Assignment
Retrieve all lines below that have the string "global".

(Stored data entries)
`src/hdl/vpps_pkg.sv`:
```
// Shared types, constants, saturation helpers and microcode ROM of the velocity PID step.
`default_nettype none

package vpps_pkg;

    localparam int WORD_BITS      = 32;
    localparam int FRAC_BITS      = 16;
    localparam int PERIOD_FRAC    = 16;
    localparam int INTEG_BITS     = 48;
    localparam int TICK_BITS      = 20;
    localparam int PERIOD_BITS    = 16;
    localparam int GAIN_BITS      = 32;
    localparam int CFG_DATA_BITS  = 32;
    localparam int CFG_INDEX_BITS = 3;

    // Multiplier: signed operand one bit wider than the integral, magnitude times a 32-bit gain
    localparam int OPND_BITS = INTEG_BITS + 1;
    localparam int MAG_BITS  = INTEG_BITS;
    localparam int HALF_BITS = GAIN_BITS;
    localparam int PROD_BITS = 2 * HALF_BITS;
    localparam int ACC_BITS  = MAG_BITS + GAIN_BITS;
    localparam int SUM_BITS  = INTEG_BITS + 2;
    localparam int DV_BITS   = WORD_BITS + 2;

    localparam logic [TICK_BITS-1:0] TICK_MAX = '1;

    localparam logic signed [WORD_BITS-1:0] WORD_MAX = {1'b0, {(WORD_BITS-1){1'b1}}};
    localparam logic signed [WORD_BITS-1:0] WORD_MIN = {1'b1, {(WORD_BITS-1){1'b0}}};
    localparam logic [MAG_BITS-1:0] MAG_WORD_POS =
        (MAG_BITS'(1) << (WORD_BITS - 1)) - MAG_BITS'(1);
    localparam logic [MAG_BITS-1:0] MAG_WORD_NEG = MAG_BITS'(1) << (WORD_BITS - 1);

    // Program layout: two subtract steps, six multiply blocks, one delivery step
    localparam int MUL_LEN  = 6;
    localparam int PH_LOAD  = 0;
    localparam int PH_MLO   = 1;
    localparam int PH_MHI   = 2;
    localparam int PH_ACC   = 3;
    localparam int PH_RND   = 4;
    localparam int PH_WB    = 5;
    localparam int S_ESUB   = 0;
    localparam int S_DESUB  = 1;
    localparam int S_INT    = 2;
    localparam int S_ACCEL  = S_INT + MUL_LEN;
    localparam int S_PTERM  = S_ACCEL + MUL_LEN;
    localparam int S_ITERM  = S_PTERM + MUL_LEN;
    localparam int S_DTERM  = S_ITERM + MUL_LEN;
    localparam int S_CMD    = S_DTERM + MUL_LEN;
    localparam int S_DONE   = S_CMD + MUL_LEN;
    localparam int UCODE_LEN = S_DONE + 1;
    localparam int STEP_BITS = $clog2(UCODE_LEN);

    typedef enum logic {
        CMD_TICK  = 1'b0,
        CMD_START = 1'b1
    } cmd_t;

    typedef enum logic [CFG_INDEX_BITS-1:0] {
        CFG_REF_LEVEL,
        CFG_HOLD_END,
        CFG_STOP,
        CFG_GAIN_P,
        CFG_GAIN_I,
        CFG_GAIN_D,
        CFG_PERIOD,
        CFG_INV_PERIOD
    } cfg_idx_t;

    typedef enum logic [3:0] {
        OP_NOP,
        OP_ESUB,
        OP_DESUB,
        OP_LOAD,
        OP_MLO,
        OP_MHI,
        OP_ACC,
        OP_RND,
        OP_WB,
        OP_DONE
    } uop_t;

    typedef enum logic [2:0] {
        SRC_E,
        SRC_VDIFF,
        SRC_INTEG,
        SRC_DE,
        SRC_DV
    } src_t;

    typedef enum logic [2:0] {
        G_PERIOD,
        G_INV,
        G_P,
        G_I,
        G_D
    } gsel_t;

    typedef enum logic {
        SH_FRAC,
        SH_PERIOD
    } shsel_t;

    typedef enum logic [2:0] {
        DST_INTEG,
        DST_ACCEL,
        DST_DVSET,
        DST_DVADD,
        DST_CMD
    } dst_t;

    typedef struct packed {
        uop_t                 op;
        src_t                 src;
        gsel_t                gsel;
        shsel_t               sh;
        dst_t                 dst;
        logic                 jnarrow;
        logic [STEP_BITS-1:0] target;
    } ctrl_t;

    typedef ctrl_t [UCODE_LEN-1:0] ucode_t;

    localparam ctrl_t CTRL_IDLE = '0;

    typedef struct packed {
        logic signed [WORD_BITS-1:0] ref_level;
        logic [TICK_BITS-1:0]        hold_end;
        logic [TICK_BITS-1:0]        stop;
        logic [GAIN_BITS-1:0]        gain_p;
        logic [GAIN_BITS-1:0]        gain_i;
        logic [GAIN_BITS-1:0]        gain_d;
        logic [PERIOD_BITS-1:0]      period;
        logic [GAIN_BITS-1:0]        inv_period;
    } cfg_t;

    localparam cfg_t CFG_RESET = '{
        ref_level:  32'sd131072,
        hold_end:   20'd6000,
        stop:       20'd7000,
        gain_p:     32'd58982400,
        gain_i:     32'd0,
        gain_d:     32'd0,
        period:     16'd655,
        inv_period: 32'd6553600
    };

    function automatic logic signed [WORD_BITS-1:0] sat_word(
        input logic signed [SUM_BITS-1:0] x
    );
        logic [SUM_BITS-WORD_BITS:0] upper;
        upper = x[SUM_BITS-1:WORD_BITS-1];
        if (upper == '0 || upper == '1) begin
            return x[WORD_BITS-1:0];
        end else if (x[SUM_BITS-1]) begin
            return WORD_MIN;
        end else begin
            return WORD_MAX;
        end
    endfunction

    function automatic logic signed [INTEG_BITS-1:0] sat_integ(
        input logic signed [SUM_BITS-1:0] x
    );
        logic [SUM_BITS-INTEG_BITS:0] upper;
        upper = x[SUM_BITS-1:INTEG_BITS-1];
        if (upper == '0 || upper == '1) begin
            return x[INTEG_BITS-1:0];
        end else if (x[SUM_BITS-1]) begin
            return {1'b1, {(INTEG_BITS-1){1'b0}}};
        end else begin
            return {1'b0, {(INTEG_BITS-1){1'b1}}};
        end
    endfunction

    // Saturate a sign and magnitude pair to a word
    function automatic logic signed [WORD_BITS-1:0] sat_mag_word(
        input logic                neg,
        input logic [MAG_BITS-1:0] q
    );
        logic [WORD_BITS-1:0] low;
        low = q[WORD_BITS-1:0];
        if (!neg) begin
            return (q > MAG_WORD_POS) ? WORD_MAX : low;
        end else begin
            return (q > MAG_WORD_NEG) ? WORD_MIN : (~low) + WORD_BITS'(1);
        end
    endfunction

    function automatic ucode_t mul_block(
        input ucode_t u_in,
        input int     base,
        input src_t   s,
        input gsel_t  g,
        input shsel_t sh,
        input dst_t   d
    );
        ucode_t u;
        u = u_in;
        u[base + PH_LOAD].op      = OP_LOAD;
        u[base + PH_LOAD].src     = s;
        u[base + PH_LOAD].gsel    = g;
        u[base + PH_MLO].op       = OP_MLO;
        u[base + PH_MHI].op       = OP_MHI;
        u[base + PH_MHI].jnarrow  = 1'b1;
        u[base + PH_MHI].target   = STEP_BITS'(base + PH_RND);
        u[base + PH_ACC].op       = OP_ACC;
        u[base + PH_RND].op       = OP_RND;
        u[base + PH_RND].sh       = sh;
        u[base + PH_WB].op        = OP_WB;
        u[base + PH_WB].dst       = d;
        return u;
    endfunction

    function automatic ucode_t build_ucode();
        ucode_t u;
        u = '0;
        u[S_ESUB].op  = OP_ESUB;
        u[S_DESUB].op = OP_DESUB;
        u = mul_block(u, S_INT,   SRC_E,     G_PERIOD, SH_PERIOD, DST_INTEG);
        u = mul_block(u, S_ACCEL, SRC_VDIFF, G_INV,    SH_FRAC,   DST_ACCEL);
        u = mul_block(u, S_PTERM, SRC_E,     G_P,      SH_FRAC,   DST_DVSET);
        u = mul_block(u, S_ITERM, SRC_INTEG, G_I,      SH_FRAC,   DST_DVADD);
        u = mul_block(u, S_DTERM, SRC_DE,    G_D,      SH_FRAC,   DST_DVADD);
        u = mul_block(u, S_CMD,   SRC_DV,    G_PERIOD, SH_PERIOD, DST_CMD);
        u[S_DONE].op  = OP_DONE;
        return u;
    endfunction

    localparam ucode_t UCODE = build_ucode();

endpackage

`default_nettype wire

```
`src/hdl/vpps_mul.sv`:
```
// Shared multiply unit: sign-magnitude 48 x 32 product in two halves, rounding and clipping.
`default_nettype none

module vpps_mul
    import vpps_pkg::*;
(
    input  wire logic                        aclk,
    input  wire ctrl_t                       ctrl,
    input  wire logic signed [OPND_BITS-1:0] operand,
    input  wire logic [GAIN_BITS-1:0]        gain,
    output logic                             narrow,
    output logic                             neg,
    output logic [MAG_BITS-1:0]              q
);

    localparam logic [ACC_BITS:0] RND_FRAC   = (ACC_BITS+1)'(1) << (FRAC_BITS - 1);
    localparam logic [ACC_BITS:0] RND_PERIOD = (ACC_BITS+1)'(1) << (PERIOD_FRAC - 1);

    logic                  neg_reg, neg_next;
    logic [MAG_BITS-1:0]   mag_reg, mag_next;
    logic [MAG_BITS-1:0]   q_reg, q_next;
    logic [GAIN_BITS-1:0]  gain_reg, gain_next;
    logic [PROD_BITS-1:0]  prod_reg, prod_next;
    logic [ACC_BITS-1:0]   acc_reg, acc_next;
    logic [OPND_BITS-1:0]  opnd_abs;
    logic [HALF_BITS-1:0]  mul_a;
    logic [PROD_BITS-1:0]  product;
    logic [ACC_BITS:0]     rnd;
    logic [ACC_BITS:0]     shifted;

    assign narrow = ~|mag_reg[MAG_BITS-1:HALF_BITS];
    assign neg    = neg_reg;
    assign q      = q_reg;

    // low half of the magnitude first, high half on the following step
    assign mul_a   = (ctrl.op == OP_MHI) ? HALF_BITS'(mag_reg[MAG_BITS-1:HALF_BITS])
                                         : mag_reg[HALF_BITS-1:0];
    assign product = mul_a * gain_reg;

    always_comb begin
        opnd_abs = operand[OPND_BITS-1] ? (~operand) + OPND_BITS'(1) : operand;
        rnd      = {1'b0, acc_reg} + ((ctrl.sh == SH_FRAC) ? RND_FRAC : RND_PERIOD);
        shifted  = (ctrl.sh == SH_FRAC) ? (rnd >> FRAC_BITS) : (rnd >> PERIOD_FRAC);
    end

    always_comb begin
        neg_next  = neg_reg;
        mag_next  = mag_reg;
        gain_next = gain_reg;
        prod_next = prod_reg;
        acc_next  = acc_reg;
        q_next    = q_reg;
        unique case (ctrl.op)
            OP_LOAD: begin
                neg_next  = operand[OPND_BITS-1];
                mag_next  = opnd_abs[MAG_BITS-1:0];
                gain_next = gain;
            end
            OP_MLO: begin
                prod_next = product;
            end
            OP_MHI: begin
                acc_next  = ACC_BITS'(prod_reg);
                prod_next = product;
            end
            OP_ACC: begin
                acc_next = acc_reg + {prod_reg[ACC_BITS-HALF_BITS-1:0], {HALF_BITS{1'b0}}};
            end
            OP_RND: begin
                // clip to the largest magnitude; every consumer saturates below it
                q_next = (|shifted[ACC_BITS:MAG_BITS]) ? '1 : shifted[MAG_BITS-1:0];
            end
            default: begin
            end
        endcase
    end

    always_ff @(posedge aclk) begin
        neg_reg  <= neg_next;
        mag_reg  <= mag_next;
        gain_reg <= gain_next;
        prod_reg <= prod_next;
        acc_reg  <= acc_next;
        q_reg    <= q_next;
    end

endmodule

`default_nettype wire

```
`config.mk`:
```
export PLATFORM = sky130hd
export DESIGN_NAME = vpps_mul
export DESIGN_NICKNAME = d
export VERILOG_FILES = /design/src/hdl/vpps_pkg.sv /design/src/hdl/vpps_mul.sv
export SDC_FILE = /design/constraint.sdc
export NUM_CORES = 2
export LEC_CHECK = 0
export ABC_AREA = 1
export BUFFER_PORTS_ARGS = -buffer_cell sky130_fd_sc_hd__buf_2
export CAP_MARGIN = 20
export CORE_ASPECT_RATIO = 0.7
export CORE_MARGIN = 5
export CORE_UTILIZATION = 40
export CTS_BUF_LIST = sky130_fd_sc_hd__clkbuf_4 sky130_fd_sc_hd__clkbuf_8
export DETAILED_ROUTE_END_ITERATION = 8
export GPL_TIMING_DRIVEN = 1
export PLACE_DENSITY_LB_ADDON = 0.3
export SLEW_MARGIN = 20
export SYNTH_ARGS = -nofsm -noshare
export SYNTH_HDL_FRONTEND = slang
export SYNTH_SLANG_ARGS = --single-unit
```
`constraint.sdc`:
```
create_clock -name aclk -period 15.3 [get_ports aclk]
set_clock_uncertainty 0.15 [all_clocks]
set_input_delay 1.53 -clock aclk [delete_from_list [all_inputs] [get_ports aclk]]
set_output_delay 1.53 -clock aclk [all_outputs]
set_load 0.005 [all_outputs]
```
* After elaboration in Yosys (flattened, before gate mapping)
Index checks and enable logic that the tools add are counted.
Word-level totals: bits in registers 273, bits of input ports 103, output and inout port bits 50, logic and storage cells 24
Cells by class: add/sub/neg operators 3, multiply operators 1, equality and inequality tests 5, multiplexer cells 3, bitwise gates (word level) 1, reduce and logical (&&, ||, !) cells 5
Operators with widths (number):
- $pmux W80 S2 | 1
- $add A80 B16 Y81 const B | 1
- $add A80 B80 Y80 | 1
- $mul A32 B32 Y64 | 1
- $add A48 B2 Y48 const B | 1
- $mux W48 | 1
- $not A48 Y48 | 1
- $mux W32 | 1
- $reduce_or A17 Y1 | 1
- $eq A4 B3 Y1 const B | 4
- $reduce_or A16 Y1 | 1
- $eq A4 B2 Y1 const B | 1
- $reduce_bool A2 Y1 | 1
- $reduce_or A2 Y1 | 1
- $logic_not A1 Y1 | 1

* Logic depth before layout (Yosys ltp)
depth after elaboration 3, mapped depth 41, depth with buffers taken out 39

* Least setup slack after synthesis
OpenSTA, ideal clock, no wires.
path kind input-to-reg, start point input ctrl[19] in the netlist's numbering, end point register prod_reg[46], data pin, setup time 0.252 ns, arrival 12.051 ns, required time 14.898 ns, setup slack 2.846 ns, stages 35, buffers on the path 2, cell sequence inv_1 -> nor2_1 -> inv_2 -> nor2_1 -> nand2_1 -> inv_2 -> clkbuf_1 -> or2_2 -> o21ai_0 -> inv_1 -> buf_2 -> nand2_1 -> fa_1 -> inv_1 -> fa_1 -> inv_1 -> fa_1 -> inv_1 -> fa_1 -> inv_1 -> fa_1 -> fa_1 -> fa_1 -> fa_1 -> inv_1 -> ha_1 -> nand2_1 -> nor2_1 -> inv_1 -> nor2_1 -> nand3_1 -> o21ai_0 -> nand2_1 -> nand3_1 -> nand2_1
Between the ends: word-level cells in the longest chain between the ends 3
RTL lines:
- from (decl) | RTL line vpps_mul.sv:8 | input wire ctrl_t ctrl,
- $eq A4 B3 Y1 | RTL line vpps_mul.sv:36 | assign mul_a = (ctrl.op == OP_MHI) ? HALF_BITS'(mag_reg[MAG_BITS-1:HALF_BITS])
- $mux W32 | RTL line vpps_mul.sv:36
- $mul A32 B32 Y64 | RTL line vpps_mul.sv:38 | assign product = mul_a * gain_reg;
- named net product[46] | RTL line vpps_mul.sv:27 | logic [PROD_BITS-1:0] product;
- to (signal assigned) | RTL line vpps_mul.sv:82 | prod_reg <= prod_next;
- to (decl) | RTL line vpps_mul.sv:23 | logic [PROD_BITS-1:0] prod_reg, prod_next;
The timed path passes the listed nets, and every way through them passes these cells. A chain may end at the register's enable or synchronous reset.

* Worst setup path after layout
start point input ctrl[19] in the netlist's numbering, end point register prod_reg[62], data pin
The elaborated chain is that of the path after synthesis.

==> impl_metrics.env <==
export IMPL_die_h_um=302
export IMPL_postSynthAreaPerCell_um2=8.14
export IMPL_overflow=0
export IMPL_row_count=107
export IMPL_drv_cap=0
export IMPL_ios=153
export IMPL_arrival_ns=11.15
export IMPL_tns_ns=0
export IMPL_area_delta_synth_final_pct=7.88
export IMPL_track_usage=0.284
export IMPL_rsz0062_at_grt="no"
export IMPL_cp_max_fo=33
export IMPL_route_detailed_drc=0
export IMPL_syn_area_um2=48600
export IMPL_syn_nets=7284
export IMPL_clk_latency_ns=0.77
export IMPL_drt_total_wl_um=180000
export IMPL_initialDrtViolationCount=4313
export IMPL_core_region_area_um2=121000
export IMPL_drtPass1Iterations=8
export IMPL_cts_made_buffers=47
export IMPL_final_max_slew_viol_count=0
export IMPL_hold_path_depth=2
export IMPL_grt_max_degree=65
export IMPL_end_kind="flop"
export IMPL_clkTransAtPathRegs_ns=0.06
export IMPL_cts_hold_buffers=0
export IMPL_startpoint_type="primary input"
export IMPL_cts_sinks=258
export IMPL_post_cts_resize_count=0
export IMPL_reg2reg_to="prod_reg[62]"
export IMPL_port_buffers=135
export IMPL_die_x_um=427
export IMPL_status="finished, final reports clean"
export IMPL_period_minus_slack_ns=10.82
export IMPL_root_buffer="clkbuf_8"
export IMPL_slew_headroom=0.183
export IMPL_cpLargestDelayFamily="adder cells"
export IMPL_min_from="prod_reg[58]"
export IMPL_ant_nets=0
export IMPL_start_util=0.401
export IMPL_grt_first_pass_wirelength_um=269000
export IMPL_synthDistinctLibCells=46
export IMPL_dieArea_um2=129000
export IMPL_tightestPinTransition_ns=1.21
export IMPL_clock_path_buffers=3
export IMPL_post_cts_buffers=0
export IMPL_setup_viol=0
export IMPL_cpPeakStageDelay_ns=0.75
export IMPL_synth_yosys_warnings=0
export IMPL_synth_sequential_area_ratio=0.159
export IMPL_slowest_stage="o21ai_1"
export IMPL_crit_buf_inv=12
export IMPL_critPathKind="in2reg"
export IMPL_final_hold_viol_count=0
export IMPL_antenna_found_initial=5
export IMPL_rr_startpoint="gain_reg[11]"
export IMPL_grt_pass1_vias=42200
export IMPL_cts_tree="done"
export IMPL_dp_hpwl_um=147000
export IMPL_clock_fmax_mhz=92.4
export IMPL_drive_gt1_frac=0.0631
export IMPL_holdCritPathClass="reg2reg"
export IMPL_postSynthCellCount=5972
export IMPL_regToRegSetupSlack_ns=5.90
export IMPL_post_route_period_util=0.707
export IMPL_largest_register_ffs=65
export IMPL_via_per_inst=5.31
export IMPL_finalNetCount=7359
export IMPL_yosys_register_bits=258
export IMPL_cp_required_ns=15.62
export IMPL_filler_cell_count=12300
export IMPL_htreeDepth=2
export IMPL_avgRoutedWirePerCell_um=23.3
export IMPL_final_cell_mix="1209 x inv_1, 1170 x nand2_1, 1039 x nor2_1, 897 x fa_1, 312 x ha_1"
export IMPL_num_vias=41000
export IMPL_layout_commonest_cell="inv_1"
export IMPL_worst_hold_path_endpoint="acc_reg[58]"
export IMPL_r2r_cells=24
export IMPL_gp_congestion=1.00
final cells by class:
| cell class | count | area (um2) | area share |
|---|---|---|---|
| antenna | 5 | 12.5 | 0.000239 |
| clock buffer | 57 | 722 | 0.0138 |
| clock inverter | 31 | 420 | 0.00801 |
| inverter | 1240 | 4650 | 0.0887 |
| multi-input combinational | 4281 | 35500 | 0.677 |
| sequential | 258 | 7750 | 0.148 |
| tap | 1635 | 2050 | 0.0390 |
| timing repair buffer | 219 | 1340 | 0.0255 |
cells by family after synthesis:
| family | Yosys count | synth area share |
|---|---|---|
| compound gates | 379 | 0.0419 |
| flops | 258 | 0.159 |
| fa+ha+maj | 1209 | 0.450 |
| buf+inv | 1433 | 0.112 |
| xor+xnor | 156 | 0.0281 |
| simple gates | 2537 | 0.209 |
worst max-delay path by stage:
| stage | from | end | slack (ns) | cells after the start |
|---|---|---|---|---|
| after global routing | ctrl[19] | prod_reg[62] | 4.27 | 35 |
| after detailed placement | ctrl[19] | prod_reg[62] | 3.79 | 35 |
| after CTS | ctrl[19] | prod_reg[62] | 4.57 | 35 |
| final | ctrl[19] | prod_reg[62] | 4.48 | 35 |
| after global placement | ctrl[19] | prod_reg[62] | 3.84 | 35 |
| after floorplan | ctrl[19] | prod_reg[46] | 2.85 | 35 |
per-stage QoR:
stage | cell area [um2] | std cells | util | setup WS, ns | hold WS (ns)
2_1_floorplan | 48600 | 5972 | - | 2.85 | 0.345
3_3_place_gp | 51300 | 7631 | 0.423 | 3.84 | 0.354
3_5_place_dp | 51300 | 7632 | 0.423 | 3.79 | 0.359
4_1_cts | 52400 | 7720 | 0.433 | 4.57 | 0.374
5_1_grt | 52400 | 7722 | 0.433 | 4.27 | 0.414
6_report | 52500 | 7726 | 0.433 | 4.48 | 0.370
synth_stat cells, drive strengths merged:
cell type / instances / area [um2]
nand4: 29 / 181
nand2: 1176 / 4430
ha: 312 / 3900
o21bai: 12 / 90.1
edfxtp: 258 / 7750
clkinv: 17 / 63.8
nor2b: 1 / 6.26
clkbuf: 164 / 616
o211ai: 8 / 60.1
o31ai: 1 / 7.51
inv: 1223 / 4590
o21ai: 161 / 821
and3: 2 / 12.5
nor4: 6 / 37.5
xnor2: 48 / 420
xor2: 108 / 946
nor3: 51 / 270
nand3b: 14 / 105
nand2b: 1 / 6.26
fa: 897 / 18000
a21boi: 7 / 52.6
o21a: 11 / 82.6
or2: 19 / 119
nand3: 176 / 931
nor2: 1054 / 4020
a31oi: 9 / 56.3
buf: 29 / 174
or4: 2 / 15.0
and2: 6 / 38.8
a21oi: 163 / 816
a21o: 7 / 52.6
layer usage:
metal	wire length (um)	up-vias	track usage	share of wire
met1	79000	20300	0.415	0.44
met4	6240	14	0.0858	0.035
li1	-	18100	-	-
met3	28200	317	0.133	0.16
met2	66200	2303	0.368	0.37
met5	236	-	0.0100	0.0013
worst reg2reg max path, cell delays in order, from the launching register on:
cell and delay (ns):
edfxtp_1 1.03, clkinv_1 1.01, nor2_1 0.39, fa_1 0.44, inv_1 0.08, fa_1 0.50
fa_1 0.59, fa_1 0.53, inv_1 0.06, fa_1 0.57, fa_1 0.44, fa_1 0.51
inv_1 0.05, fa_1 0.47, inv_1 0.04, ha_1 0.35, nand2_1 0.14, nor2_1 0.15
nor2_1 0.09, o21ai_0 0.66, a21oi_1 0.32, nor2_1 0.29, nor2_1 0.10, nand3_1 0.09
nand2_1 0.10
Power is not shown: default switching activity piles up to over one toggle a cycle in this logic, so the estimate is an artifact.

Exercise result
| after global routing | ctrl[19] | prod_reg[62] | 4.27 | 35 |
| after global placement | ctrl[19] | prod_reg[62] | 3.84 | 35 |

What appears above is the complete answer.